Many people say: “Meditation isn’t for me.” Most often these are people with highly active minds – fast, intense, constantly analysing – or people who have a fixed idea of what meditation looks like without a teacher to guide them.
For them, sitting in silence and any attempt at concentration can be frustrating, exhausting – and sometimes simply impossible.
That’s why, in many of these cases, yoga nidra can help – and it requires no effort. The principle is simple. Find a comfortable, quiet spot, cover yourself with a blanket and settle your body into a relaxed position on your back.
And then?
– the guiding voice leads your attention step by step,
– it gives the mind specific instructions to follow,
– you begin a journey through the body.
This is why even people who describe themselves as overactive can finally experience true rest.
Simple practice in a world of complex solutions.

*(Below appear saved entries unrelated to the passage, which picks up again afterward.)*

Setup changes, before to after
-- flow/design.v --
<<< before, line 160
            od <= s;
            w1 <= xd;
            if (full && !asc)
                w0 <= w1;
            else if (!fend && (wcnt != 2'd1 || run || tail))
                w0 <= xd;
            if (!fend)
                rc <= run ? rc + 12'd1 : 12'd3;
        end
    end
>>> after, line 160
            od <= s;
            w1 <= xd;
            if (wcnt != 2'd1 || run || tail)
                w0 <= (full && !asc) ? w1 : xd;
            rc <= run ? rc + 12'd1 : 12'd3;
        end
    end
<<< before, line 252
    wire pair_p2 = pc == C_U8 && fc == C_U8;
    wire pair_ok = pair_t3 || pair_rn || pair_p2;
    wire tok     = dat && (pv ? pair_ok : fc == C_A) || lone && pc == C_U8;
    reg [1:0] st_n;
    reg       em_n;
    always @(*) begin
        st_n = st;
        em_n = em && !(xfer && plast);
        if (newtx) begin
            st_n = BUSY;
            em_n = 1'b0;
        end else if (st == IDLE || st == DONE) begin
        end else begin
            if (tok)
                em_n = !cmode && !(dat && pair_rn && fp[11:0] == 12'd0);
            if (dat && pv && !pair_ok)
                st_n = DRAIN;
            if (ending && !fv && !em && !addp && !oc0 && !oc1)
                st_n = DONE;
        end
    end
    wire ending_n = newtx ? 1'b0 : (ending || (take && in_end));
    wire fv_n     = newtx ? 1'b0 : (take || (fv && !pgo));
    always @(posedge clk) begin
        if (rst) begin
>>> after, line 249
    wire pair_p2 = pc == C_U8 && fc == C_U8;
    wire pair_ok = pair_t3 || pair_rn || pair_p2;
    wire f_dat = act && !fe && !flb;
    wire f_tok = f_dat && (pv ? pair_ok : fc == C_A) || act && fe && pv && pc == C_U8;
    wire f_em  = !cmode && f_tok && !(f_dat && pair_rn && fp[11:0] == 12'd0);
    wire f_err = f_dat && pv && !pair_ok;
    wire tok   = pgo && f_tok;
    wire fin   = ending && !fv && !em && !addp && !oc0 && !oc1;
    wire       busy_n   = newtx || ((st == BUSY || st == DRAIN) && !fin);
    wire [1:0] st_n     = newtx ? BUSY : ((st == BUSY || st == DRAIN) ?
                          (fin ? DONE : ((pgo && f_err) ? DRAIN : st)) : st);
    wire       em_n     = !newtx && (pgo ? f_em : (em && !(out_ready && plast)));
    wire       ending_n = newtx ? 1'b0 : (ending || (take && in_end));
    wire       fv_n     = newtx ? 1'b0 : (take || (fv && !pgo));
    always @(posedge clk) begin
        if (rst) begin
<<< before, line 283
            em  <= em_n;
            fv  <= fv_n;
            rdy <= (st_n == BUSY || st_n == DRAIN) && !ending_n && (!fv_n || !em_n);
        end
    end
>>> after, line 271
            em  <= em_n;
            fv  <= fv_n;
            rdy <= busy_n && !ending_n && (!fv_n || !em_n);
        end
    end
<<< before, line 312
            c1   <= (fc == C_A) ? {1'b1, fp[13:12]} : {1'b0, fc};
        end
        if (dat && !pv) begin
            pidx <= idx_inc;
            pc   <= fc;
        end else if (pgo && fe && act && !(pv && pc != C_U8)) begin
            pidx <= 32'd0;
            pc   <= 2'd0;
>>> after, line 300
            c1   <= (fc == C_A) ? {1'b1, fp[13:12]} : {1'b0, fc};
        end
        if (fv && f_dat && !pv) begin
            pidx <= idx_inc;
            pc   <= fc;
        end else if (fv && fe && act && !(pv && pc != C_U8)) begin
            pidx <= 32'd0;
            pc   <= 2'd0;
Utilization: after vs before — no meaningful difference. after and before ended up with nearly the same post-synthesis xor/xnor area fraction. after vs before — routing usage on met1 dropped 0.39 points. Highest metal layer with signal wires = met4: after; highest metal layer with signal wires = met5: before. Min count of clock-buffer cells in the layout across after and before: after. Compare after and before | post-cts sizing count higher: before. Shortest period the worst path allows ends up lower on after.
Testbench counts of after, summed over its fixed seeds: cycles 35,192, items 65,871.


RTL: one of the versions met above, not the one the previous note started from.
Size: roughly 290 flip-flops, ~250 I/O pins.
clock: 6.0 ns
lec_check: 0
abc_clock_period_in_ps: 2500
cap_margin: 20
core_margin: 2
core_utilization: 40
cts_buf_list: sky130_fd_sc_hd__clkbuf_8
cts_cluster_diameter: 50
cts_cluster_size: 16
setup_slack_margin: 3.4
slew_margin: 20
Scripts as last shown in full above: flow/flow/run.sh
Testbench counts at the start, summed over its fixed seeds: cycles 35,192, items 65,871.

Modern personal development increasingly resembles consumption.
We collect experiences like objects:
– another course,
– another workshop,
– another method.
The illusion grows that we’re going further, higher, becoming more evolved.
But are we really getting closer to ourselves?
The phenomenon known as “psycho-washing” is often a superficial self-improvement that in reality distances us from simple being, from authentic living. Instead of silence, more stimulation. Instead of connecting with ourselves, more instructions on what we should still fix.
Paradoxically, this pursuit can be even more exhausting than having no practice at all.
Yoga nidra doesn’t promise you a new version of yourself. It doesn’t sell you a vision of reaching the next level.
Instead it offers something far less spectacular – and far more valuable: a return to yourself.
A return to a state where:
– you don’t need to achieve anything,
– you don’t need to fix anything,
– you can simply be,
– you can breathe.
Not everything has to be complicated to be effective. Sometimes all it takes is permission to stop.
Sometimes it’s worth simply lying down, listening and opening yourself to the experience.